[[ Data, beginning ]]
$ cat config.mk
export PLATFORM = sky130hd
export DESIGN_NAME = muldiv_unit
export DESIGN_NICKNAME = d
export VERILOG_FILES = /design/src/rtl/muldiv_unit.sv
export SDC_FILE = /design/constraint.sdc
export NUM_CORES = 1
export LEC_CHECK = 0
export BUFFER_PORTS_ARGS = -buffer_cell sky130_fd_sc_hd__buf_2
export CORE_MARGIN = 2
export CORE_UTILIZATION = 50
export CTS_CLUSTER_DIAMETER = 80
export DETAILED_ROUTE_END_ITERATION = 6
export PLACE_DENSITY = 0.73
export REMOVE_ABC_BUFFERS = 1
export SLEW_MARGIN = 25
export SYNTH_ARGS = -nofsm -noshare
export SYNTH_HDL_FRONTEND = slang
export SYNTH_SLANG_ARGS = --single-unit
$ cat constraint.sdc
create_clock -name clock -period 3.15 [get_ports clock]
set_input_delay 0 -clock clock [delete_from_list [all_inputs] [get_ports clock]]
set_output_delay 0 -clock clock [all_outputs]
set_load 0.03 [all_outputs]
[config.mk]
export PLATFORM = sky130hd
export DESIGN_NAME = fir_out_fifo
export DESIGN_NICKNAME = d
export VERILOG_FILES = /design/src/rtl/fir_out_fifo_pkg.sv /design/src/rtl/fir_out_fifo_btn_edge_sync.sv /design/src/rtl/fir_out_fifo.sv
export SDC_FILE = /design/constraint.sdc
export NUM_CORES = 1
export LEC_CHECK = 0
export BUFFER_PORTS_ARGS = -buffer_cell sky130_fd_sc_hd__buf_2
export CAP_MARGIN = 20
export CORE_MARGIN = 5
export CORE_UTILIZATION = 55
export CTS_CLUSTER_DIAMETER = 120
export DETAILED_ROUTE_END_ITERATION = 12
export GPL_ROUTABILITY_DRIVEN = 0
export MAX_ROUTING_LAYER = met4
export PLACE_DENSITY = 0.72
export SETUP_SLACK_MARGIN = 0.05
export SLEW_MARGIN = 20
export SYNTH_ARGS = -nofsm -noshare
export SYNTH_HDL_FRONTEND = slang
export SYNTH_SLANG_ARGS = --single-unit
[constraint.sdc]
create_clock -name clk -period 3.45 [get_ports clk]
set_clock_uncertainty 0.15 [all_clocks]
set_input_delay 0.8625 -clock clk [delete_from_list [all_inputs] [get_ports clk]]
set_output_delay 0.8625 -clock clk [all_outputs]
set_load 0.02 [all_outputs]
[[ Data, end ]]
◆ Task prompt ◆
Word for word, quote the lines from the line containing "set_output_delay 0.8625 -clock" through the end of the material, both included, and nothing else.

◆ Response to the exercise ◆
set_output_delay 0.8625 -clock clk [all_outputs]
set_load 0.02 [all_outputs]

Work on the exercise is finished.